Pitch Perfect 3: Blu Ray Review

Pitch Perfect 3: Blu Ray Review

It's the pitches final call in this latest, aimed squarely at the fans and those who tolerated and enjoyed the Barden Bellas' last two outings.
Pitch Perfect 3: Film Review

This time around, with the threads of a story stretched perhaps as far as they could go, the Bellas return for their final tour.

After leaving the singing with the next generation of young things in the previous film, the girls reunite to take part in a US Army tour after deciding being grown up and having jobs is not as much fun as they thought it would be.

But their quest to secure the opening spot for a DJ Khaled set sees them forced to compete with other bands (including one led by Ruby Rose) who have electrical instruments.
And things are further complicated when Rebel Wilson's Fat Amy finds her dad (John Lithgow, complete with atrocious Aussie accent) showing up after years in absentia...

Mixing meta touches and some nods to their previous outings, including a hilarious dissing of Cups, Pitch Perfect 3 isn't exactly tone deaf, but does struggle to hit some of the narrative notes it needs.

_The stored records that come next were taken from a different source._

$ cat config.mk
export PLATFORM = sky130hd
export DESIGN_NAME = three_zone_hysteresis_thermostat_unit
export DESIGN_NICKNAME = d
export VERILOG_FILES = /design/src/rtl/tzht_pkg.sv /design/src/rtl/tzht_zone.sv /design/src/rtl/three_zone_hysteresis_thermostat_unit.sv
export SDC_FILE = /design/constraint.sdc
export NUM_CORES = 1
export LEC_CHECK = 0
export BUFFER_PORTS_ARGS = -buffer_cell sky130_fd_sc_hd__clkbuf_2
export CAP_MARGIN = 20
export CORE_ASPECT_RATIO = 0.8
export CORE_MARGIN = 2
export CORE_UTILIZATION = 25
export CTS_BUF_LIST = sky130_fd_sc_hd__clkbuf_8
export CTS_CLUSTER_SIZE = 12
export DETAILED_ROUTE_END_ITERATION = 6
export PLACE_DENSITY = 0.36
export SLEW_MARGIN = 0
export SYNTH_ARGS = -nofsm -noshare
export SYNTH_HDL_FRONTEND = slang
export SYNTH_SLANG_ARGS = --single-unit
$ cat constraint.sdc
create_clock -name clk_i -period 8.2 [get_ports clk_i]
set_input_delay 1.64 -clock clk_i [delete_from_list [all_inputs] [get_ports clk_i]]
set_output_delay 1.64 -clock clk_i [all_outputs]
set_load 0.01 [all_outputs]
$ cat src/rtl/tzht_pkg.sv
// Package for the three-zone hysteresis thermostat.
// Holds field widths, register indexes, status codes and the shared threshold type.
// No dependencies.
`default_nettype none

package tzht_pkg;

  localparam int unsigned TempW   = 8;
  localparam int unsigned CookW   = 10;
  localparam int unsigned StatusW = 2;
  localparam int unsigned CfgIdxW = 3;
  localparam int unsigned CfgDataW = 10;

  // Configuration register indexes.
  localparam logic [CfgIdxW-1:0] REG_COOK_MINUTES = 3'd0;
  localparam logic [CfgIdxW-1:0] REG_TARGET_TEMP  = 3'd1;
  localparam logic [CfgIdxW-1:0] REG_LOW_ON_BELOW = 3'd2;
  localparam logic [CfgIdxW-1:0] REG_LOW_OFF_AT   = 3'd3;
  localparam logic [CfgIdxW-1:0] REG_MID_ON_BELOW = 3'd4;
  localparam logic [CfgIdxW-1:0] REG_MID_OFF_AT   = 3'd5;
  localparam logic [CfgIdxW-1:0] REG_TOP_ON_BELOW = 3'd6;
  localparam logic [CfgIdxW-1:0] REG_TOP_OFF_AT   = 3'd7;

  // Run status codes reported with each result.
  localparam logic [StatusW-1:0] STATUS_IDLE    = 2'd0;
  localparam logic [StatusW-1:0] STATUS_RUNNING = 2'd1;
  localparam logic [StatusW-1:0] STATUS_ENDED   = 2'd2;

  // Reset values of the configuration registers.
  localparam logic [CookW-1:0] COOK_MINUTES_RST = 10'd45;
  localparam logic [TempW-1:0] TARGET_TEMP_RST  = 8'd100;
  localparam logic [TempW-1:0] LOW_ON_RST       = 8'd92;
  localparam logic [TempW-1:0] LOW_OFF_RST      = 8'd94;
  localparam logic [TempW-1:0] MID_ON_RST       = 8'd95;
  localparam logic [TempW-1:0] MID_OFF_RST      = 8'd98;
  localparam logic [TempW-1:0] TOP_ON_RST       = 8'd99;
  localparam logic [TempW-1:0] TOP_OFF_RST      = 8'd101;

  // Hysteresis thresholds of one heater zone.
  typedef struct packed {
    logic [TempW-1:0] on_below;
    logic [TempW-1:0] off_at;
  } zone_thr_t;

endpackage

`default_nettype wire

$ cat src/rtl/tzht_zone.sv
// Hysteresis decision for one heater zone.
// Depends on tzht_pkg for the threshold struct and temperature width.
`default_nettype none

module tzht_zone (
  input  logic                     active_i,
  input  logic                     relay_i,
  input  logic [tzht_pkg::TempW-1:0] temp_i,
  input  tzht_pkg::zone_thr_t      thr_i,
  output logic                     relay_o
);
  import tzht_pkg::*;

  // The on test is checked first, so it wins when thresholds overlap.
  always_comb begin
    if (!active_i) begin
      relay_o = 1'b0;
    end else if (temp_i < thr_i.on_below) begin
      relay_o = 1'b1;
    end else if (temp_i >= thr_i.off_at) begin
      relay_o = 1'b0;
    end else begin
      relay_o = relay_i;
    end
  end

endmodule

`default_nettype wire

$ cat src/rtl/three_zone_hysteresis_thermostat_unit.sv
// Top level of the three-zone hysteresis thermostat with cooking timer.
// Depends on tzht_pkg and instantiates tzht_zone three times.
`default_nettype none

// Each input transaction carries one temperature sample together with the
// start, cancel and minute-tick flags, and yields exactly one result
// transaction with the three relay drives, the remaining minutes and the run
// status. An accepted transaction lands in an input register; when it
// advances, the comparisons and the timer update run in one short
// combinational pass and the result is captured in the output register, at
// which point the run state (running flag, elapsed minutes, relay states) is
// updated. One transaction per clock is sustained while results are taken.
// The input side keeps accepting while a finished result waits, and stalls
// only when both the input and output registers are full and the waiting
// result is not being taken.
// The eight setup registers are written through the cfg port, which is
// always ready; write them only while no transaction is in flight. The
// elapsed-minute counter is TIME_BITS wide and saturates at its maximum.

module three_zone_hysteresis_thermostat_unit #(
  parameter int unsigned TIME_BITS = 10
) (
  input  logic                           clk_i,
  input  logic                           rst_ni,
  // Sample channel.
  input  logic                           in_valid_i,
  output logic                           in_stall_o,
  input  logic                           start_req_i,
  input  logic [tzht_pkg::TempW-1:0]     temperature_i,
  input  logic                           cancel_i,
  input  logic                           minute_tick_i,
  // Result channel.
  output logic                           out_valid_o,
  input  logic                           out_stall_i,
  output logic                           heater_low_o,
  output logic                           heater_mid_o,
  output logic                           heater_top_o,
  output logic [tzht_pkg::CookW-1:0]     minutes_left_o,
  output logic [tzht_pkg::StatusW-1:0]   run_status_o,
  // Configuration write channel.
  input  logic                           cfg_valid_i,
  output logic                           cfg_ready_o,
  input  logic [tzht_pkg::CfgIdxW-1:0]   cfg_index_i,
  input  logic [tzht_pkg::CfgDataW-1:0]  cfg_data_i
);
  import tzht_pkg::*;

  // Common width for comparing the cook time against the elapsed count.
  localparam int unsigned CmpW = (TIME_BITS > CookW) ? TIME_BITS : CookW;
  localparam logic [TIME_BITS-1:0] ElapsedMax = {TIME_BITS{1'b1}};

  // ---------------------------------------------------------------------
  // Configuration registers. The port never back-pressures.
  // ---------------------------------------------------------------------
  logic [CookW-1:0] cook_minutes_q;
  logic [TempW-1:0] target_temp_q;
  zone_thr_t        low_thr_q, mid_thr_q, top_thr_q;

  assign cfg_ready_o = 1'b1;

  always_ff @(posedge clk_i or negedge rst_ni) begin
    if (!rst_ni) begin
      cook_minutes_q     <= COOK_MINUTES_RST;
      target_temp_q      <= TARGET_TEMP_RST;
      low_thr_q.on_below <= LOW_ON_RST;
      low_thr_q.off_at   <= LOW_OFF_RST;
      mid_thr_q.on_below <= MID_ON_RST;
      mid_thr_q.off_at   <= MID_OFF_RST;
      top_thr_q.on_below <= TOP_ON_RST;
      top_thr_q.off_at   <= TOP_OFF_RST;
    end else if (cfg_valid_i && cfg_ready_o) begin
      unique case (cfg_index_i)
        REG_COOK_MINUTES: cook_minutes_q     <= cfg_data_i;
        REG_TARGET_TEMP:  target_temp_q      <= cfg_data_i[TempW-1:0];
        REG_LOW_ON_BELOW: low_thr_q.on_below <= cfg_data_i[TempW-1:0];
        REG_LOW_OFF_AT:   low_thr_q.off_at   <= cfg_data_i[TempW-1:0];
        REG_MID_ON_BELOW: mid_thr_q.on_below <= cfg_data_i[TempW-1:0];
        REG_MID_OFF_AT:   mid_thr_q.off_at   <= cfg_data_i[TempW-1:0];
        REG_TOP_ON_BELOW: top_thr_q.on_below <= cfg_data_i[TempW-1:0];
        REG_TOP_OFF_AT:   top_thr_q.off_at   <= cfg_data_i[TempW-1:0];
        default: ;
      endcase
    end
  end

  // ---------------------------------------------------------------------
  // Handshake. The input register advances into the output register
  // whenever the output register is empty or its result is being taken.
  // ---------------------------------------------------------------------
  logic in_full_q, out_full_q;
  logic advance;
  logic in_accept;

  assign advance    = in_full_q && (!out_full_q || !out_stall_i);
  assign in_stall_o = in_full_q && !advance;
  assign in_accept  = in_valid_i && !in_stall_o;
  assign out_valid_o = out_full_q;

  always_ff @(posedge clk_i or negedge rst_ni) begin
    if (!rst_ni) begin
      in_full_q  <= 1'b0;
      out_full_q <= 1'b0;
    end else begin
      if (in_accept) begin
        in_full_q <= 1'b1;
      end else if (advance) begin
        in_full_q <= 1'b0;
      end
      if (advance) begin
        out_full_q <= 1'b1;
      end else if (!out_stall_i) begin
        out_full_q <= 1'b0;
      end
    end
  end

  // Input register payload.
  logic             start_q, cancel_q, tick_q;
  logic [TempW-1:0] temp_q;

  always_ff @(posedge clk_i) begin
    if (in_accept) begin
      start_q <= start_req_i;
      temp_q  <= temperature_i;
      cancel_q <= cancel_i;
      tick_q  <= minute_tick_i;
    end
  end

  // ---------------------------------------------------------------------
  // Run state and next-state computation.
  // ---------------------------------------------------------------------
  logic                 running_q, running_d;
  logic [TIME_BITS-1:0] elapsed_q, elapsed_d;
  logic                 relay_low_q, relay_mid_q, relay_top_q;
  logic                 relay_low_d, relay_mid_d, relay_top_d;
  logic [CookW-1:0]     left_d;
  logic [StatusW-1:0]   status_d;

  logic [TIME_BITS-1:0] elapsed_inc;
  logic [CmpW-1:0]      cook_ext, elapsed_ext, left_ext;
  logic                 time_up;
  logic                 below_target;
  logic                 zones_active;
  logic                 zone_low, zone_mid, zone_top;

  // A tick is counted before the end test; the count saturates.
  assign elapsed_inc = (tick_q && (elapsed_q != ElapsedMax)) ?
                       elapsed_q + 1'b1 : elapsed_q;
  assign cook_ext    = CmpW'(cook_minutes_q);
  assign elapsed_ext = CmpW'(elapsed_inc);
  assign left_ext    = (cook_ext > elapsed_ext) ? cook_ext - elapsed_ext : '0;
  assign time_up     = (left_ext == '0);

  // target + 1 in nine bits, so a target of 255 lets every sample through.
  assign below_target = ({1'b0, temp_q} < ({1'b0, target_temp_q} + 9'd1));
  assign zones_active = below_target;

  tzht_zone u_zone_low (
    .active_i (zones_active),
    .relay_i  (relay_low_q),
    .temp_i   (temp_q),
    .thr_i    (low_thr_q),
    .relay_o  (zone_low)
  );

  tzht_zone u_zone_mid (
    .active_i (zones_active),
    .relay_i  (relay_mid_q),
    .temp_i   (temp_q),
    .thr_i    (mid_thr_q),
    .relay_o  (zone_mid)
  );

  tzht_zone u_zone_top (
    .active_i (zones_active),
    .relay_i  (relay_top_q),
    .temp_i   (temp_q),
    .thr_i    (top_thr_q),
    .relay_o  (zone_top)
  );

  always_comb begin
    running_d   = running_q;
    elapsed_d   = elapsed_q;
    relay_low_d = 1'b0;
    relay_mid_d = 1'b0;
    relay_top_d = 1'b0;
    left_d      = '0;
    status_d    = STATUS_IDLE;
    priority if (start_q) begin
      // A start arms or restarts the run; the sample is ignored.
      running_d = 1'b1;
      elapsed_d = '0;
      left_d    = cook_minutes_q;
      status_d  = STATUS_RUNNING;
    end else if (running_q) begin
      elapsed_d = elapsed_inc;
      left_d    = left_ext[CookW-1:0];
      if (cancel_q || time_up) begin
        running_d = 1'b0;
        status_d  = STATUS_ENDED;
      end else begin
        relay_low_d = zone_low;
        relay_mid_d = zone_mid;
        relay_top_d = zone_top;
        status_d    = STATUS_RUNNING;
      end
    end else begin
      // Idle: relays stay off and nothing else changes.
    end
  end

  always_ff @(posedge clk_i or negedge rst_ni) begin
    if (!rst_ni) begin
      running_q   <= 1'b0;
      elapsed_q   <= '0;
      relay_low_q <= 1'b0;
      relay_mid_q <= 1'b0;
      relay_top_q <= 1'b0;
    end else if (advance) begin
      running_q   <= running_d;
      elapsed_q   <= elapsed_d;
      relay_low_q <= relay_low_d;
      relay_mid_q <= relay_mid_d;
      relay_top_q <= relay_top_d;
    end
  end

  // Output register payload.
  logic               heater_low_q, heater_mid_q, heater_top_q;
  logic [CookW-1:0]   minutes_left_q;
  logic [StatusW-1:0] run_status_q;

  always_ff @(posedge clk_i) begin
    if (advance) begin
      heater_low_q   <= relay_low_d;
      heater_mid_q   <= relay_mid_d;
      heater_top_q   <= relay_top_d;
      minutes_left_q <= left_d;
      run_status_q   <= status_d;
    end
  end

  assign heater_low_o   = heater_low_q;
  assign heater_mid_o   = heater_mid_q;
  assign heater_top_o   = heater_top_q;
  assign minutes_left_o = minutes_left_q;
  assign run_status_o   = run_status_q;

endmodule

`default_nettype wire
## Yosys cells after proc, flatten, opt, wreduce, memory -nomap -nowiden

Cells that the tools add are included.

| storage, ports and cells | value |
|---|---|
| input bits | 29 |
| logic and storage cells | 103 |
| output and inout port bits | 18 |
| bits in registers | 108 |

| cells by class | value |
|---|---|
| $lt $le $gt $ge | 8 |
| mux-type cells | 33 |
| equality and inequality tests | 9 |
| add/sub/neg operators | 3 |
| reduce and logical (&&, ||, !) cells | 24 |
| bitwise operators | 1 |

Operators by type and width:

| kind | count |
|---|---|
| $mux 10 | 6 |
| $mux 1 | 26 |
| $ge 8x8->1 | 3 |
| $lt 8x8->1 | 3 |
| $reduce_and 2->1 | 9 |
| $eq 3x3->1 const B | 4 |
| $add 10x1->10 const B | 1 |
| $gt 10x10->1 | 1 |
| $logic_not 10->1 | 1 |
| $ne 10x10->1 const B | 1 |
| $sub 10x10->10 | 1 |
| $add 8x1->9 const B | 1 |
| $lt 8x9->1 | 1 |
| $eq 3x2->1 const B | 2 |
| $logic_and 1x1->1 | 4 |
| $logic_not 1->1 | 4 |
| $reduce_bool 2->1 | 2 |
| $eq 3x1->1 const B | 1 |
| $logic_not 3->1 | 1 |
| $logic_or 1x1->1 | 2 |
| $mux 2 | 1 |
| $ne 2x1->1 const B | 1 |
| $reduce_or 2->1 | 1 |
| $not 1->1 | 1 |

## Logic depth before layout (Yosys ltp)

Gate-level depths: netlist (run 1).

| logic depth | value |
|---|---|
| depth in word-level cells | 10 |
| gate-level depth with buffers | 16 |
| gate-level depth less buffers | 14 |

## By module

A second synthesis (run 1) with hierarchy kept.

| unflattened totals | value |
|---|---|
| cell total of the unflattened synthesis | 540 |
| area, all modules | 6259.8 µm² |

Modules (own cells, without submodules):

| module | cells an instance | area each (µm²) | sequential area each (µm²) | times used |
|---|---|---|---|---|
| three_zone_hysteresis_thermostat_unit | 393 | 5122.4 | 2874.0 | 1 |
| tzht_zone | 49 | 379.1 | 0.0 | 3 |

## Worst setup path after synthesis (run 1)

No wires, ideal clock.

| path | value |
|---|---|
| kind | flip-flop to flip-flop |
| start | reg elapsed_q[0] |
| end | reg run_status_q[0], in the netlist run_status_o[0], data pin |
| data required time | 7945 ps |
| period minus slack after synthesis | 3672 ps |
| slack | 4528 ps |
| setup time | 255 ps |
| arrival time | 3417 ps |
| buffers on the path | 2 |
| stages on the path, launching flop included | 16 |
| cells stage by stage | dfrtp_1 > ha_1 > nand3_1 > o31a_1 > clkbuf_1 > nand4_1 > nor2_1 > xnor2_1 > ha_1 > and4_1 > a221oi_2 > o21ai_1 > xor2_1 > or4b_1 > buf_2 > a31o_1 |

| between the ends | value |
|---|---|
| word-level cells in the longest chain between the ends | 9 |
| elaborated cells on any way between the ends | 11 |
| those cells by class | 2 x add/sub; 1 x order compare; 1 x eq/ne; 4 x mux; 3 x reduce/logical |

RTL lines:

| element | line | text |
|---|---|---|
| start: declaration | three_zone_hysteresis_thermostat_unit.sv:134 | `logic [TIME_BITS-1:0] elapsed_q, elapsed_d;` |
| start signal: assignment | three_zone_hysteresis_thermostat_unit.sv:223 | `elapsed_q <= elapsed_d;` |
| branches (longest 2 deep; another with $add 10x1->10) | n/a |  |
| $mux 10 * | three_zone_hysteresis_thermostat_unit.sv:148 | `assign elapsed_inc = (tick_q && (elapsed_q != ElapsedMax)) ?` |
| $sub 10x10->10 / $gt 10x10->1 (equally long branches) | three_zone_hysteresis_thermostat_unit.sv:152 | `assign left_ext = (cook_ext > elapsed_ext) ? cook_ext - elapsed_ext : '0;` |
| $mux 10 * | three_zone_hysteresis_thermostat_unit.sv:152 |  |
| $logic_not 10->1 * | three_zone_hysteresis_thermostat_unit.sv:153 | `assign time_up = (left_ext == '0);` |
| $logic_or 1x1->1 * | three_zone_hysteresis_thermostat_unit.sv:200 | `if (cancel_q \|\| time_up) begin` |
| $mux 2 * | three_zone_hysteresis_thermostat_unit.sv:200 |  |
| $mux 1 * | three_zone_hysteresis_thermostat_unit.sv:197 | `end else if (running_q) begin` |
| end signal: assignment | three_zone_hysteresis_thermostat_unit.sv:241 | `run_status_q <= status_d;` |
| end: declaration | three_zone_hysteresis_thermostat_unit.sv:233 | `logic [StatusW-1:0] run_status_q;` |

Every way passes the cells marked *.
A chain may end at the register's enable or synchronous reset.

## Worst setup path after layout (run 1)

Ends and elaborated chain as after synthesis.

==> results of run 1 <==
==> critical path: cells and delay by family (launching register included) <==
kind	cells	cell delay (ns)
AO/OA/AOI/OAI	4	1.26
XOR/XNOR	2	0.32
adder cells (fa/ha/maj)	2	0.70
flip-flops	1	0.46
AND/OR/NAND/NOR	5	1.38
==> final cells by class <==
cell class                 instances  share of cell area
clock inverter                     7              0.0122
inverter                          51              0.0275
tap                              318              0.0571
timing repair buffer              49              0.0370
sequential                       108               0.413
multi-input combinational        393               0.436
clock buffer                       9              0.0178
==> placed cells by master (no fill, tap or decap), drive strengths merged, types with 15 or more instances in the layout <==
cell type / n
a21oi: 21
clkbuf: 53
dfrtp: 49
dfstp: 33
edfxtp: 26
ha: 64
inv: 53
mux2: 51
nand2: 50
nand3: 15
nor2: 22
o21ai: 47
==> per-layer routing <==
metal  wire length, um  track usage  vias to the layer above
met5                 0            0                        -
met4               299       0.0377                        0
met3               529       0.0227                       15
met2              6830        0.199                       90
met1              8360        0.185                     2119
li1                  -            -                     2124
==> metrics by stage <==
| stage | power [mW] | instance area [um^2] | hold WS (ns) |
|---|---|---|---|
| final | 1.55 | 6970 | 0.509 |
| after CTS | 1.58 | 6970 | 0.514 |
| after global placement | 1.20 | 6760 | 0.473 |
| after detailed placement | 1.21 | 6760 | 0.484 |
| after global routing | 1.68 | 6970 | 0.530 |
| after floorplan | 1.07 | 6180 | 0.457 |
==> sequential cells by signal, summed over array words and instances, names as in the netlist, 2 cells and up <==
name / count
run_status_o: 2
minutes_left_o: 10
low_thr_q: 16
cook_ext: 10
top_thr_q: 16
mid_thr_q: 16
temp_q: 8
elapsed_q: 10
target_temp_q: 8
==> logic make-up (layout without fill, tap and decap cells) <==
family,after synthesis,count (layout),synth area share
AND/OR/NAND/NOR,136,136,0.112
AO/OA/AOI/OAI,119,119,0.123
flip-flops,108,108,0.465
buffers and inverters,67,116,0.0433
adder cells (fa/ha/maj),65,65,0.133
multiplexers,52,52,0.0946
XOR/XNOR,20,20,0.0284
other,1,1,0.000607
==> final timing paths <==
kind                                from         endpoint  slack (ns)
setup / recovery            elapsed_q[0]  run_status_o[0]        3.85
hold / removal             low_thr_q[11]    low_thr_q[11]        0.51
setup reg to reg            elapsed_q[0]  run_status_o[0]        3.85
hold reg to reg            low_thr_q[11]    low_thr_q[11]        0.51
max in group asynchronous         rst_ni     top_thr_q[4]        5.91
min in group asynchronous         rst_ni     mid_thr_q[2]        1.16
==> power by group through the flow <==
stage | clock network (mW) | registers (mW) | logic, mW
6_report | 0.355 | 0.736 | 0.462
5_1_grt | 0.398 | 0.751 | 0.534
4_1_cts | 0.377 | 0.739 | 0.466
3_5_place_dp | 0 | 0.749 | 0.463
3_3_place_gp | 0 | 0.747 | 0.454
2_1_floorplan | 0 | 0.729 | 0.337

Primarily, it's in the narrative flow, which seems to be hit by things randomly happening for no good reason and suddenly without warning.

Pitch Perfect 3: Film Review

In places, this causes the film to jar and judder around and quite noticeably so.

But given its 90 minute run time and the reason for the film's existence is to farewell the girls and give everything one last go-around, it generally fulfills that rather than greatly challenging it.

Kendrick's easy-going charm comes through again, though Becca's hardly bothered with story, with much of the third film feeling like a repeat of the arc of her character's first film; and later in the film, Pitch Perfect 3 very much becomes the Rebel Wilson show, with Fat Amy stealing the lion's share of the spotlight and the gags as well.

Mostly, this feels like a 'Now That's What I Call Pitch Perfect' as we bounce from one rendition of a song to another (certainly, Ruby Rose's sneering is kept to a minimum and her once-over lightly character's relatively underwritten), but it has to be said that director Trish Sie, who directed OK Go's infamous 'Here It Goes Again' treadmill video, imbues the musical numbers with a great deal of urgency and vitality.

Pitch Perfect 3: Film Review

Ultimately, Pitch Perfect 3 has a finality to it, and while it's a shame that, outside of a flimsy father-comes-home and mish-mash of Britney's Toxic video in terms of spy antics and song, it does little more to challenge its audience outside of its genial preppy outlook.

But at the end of the day, the target market and those who truly enjoy the Bellas and their choreographed shenanigans and songs won't be bothered by the odd bum notes which land throughout.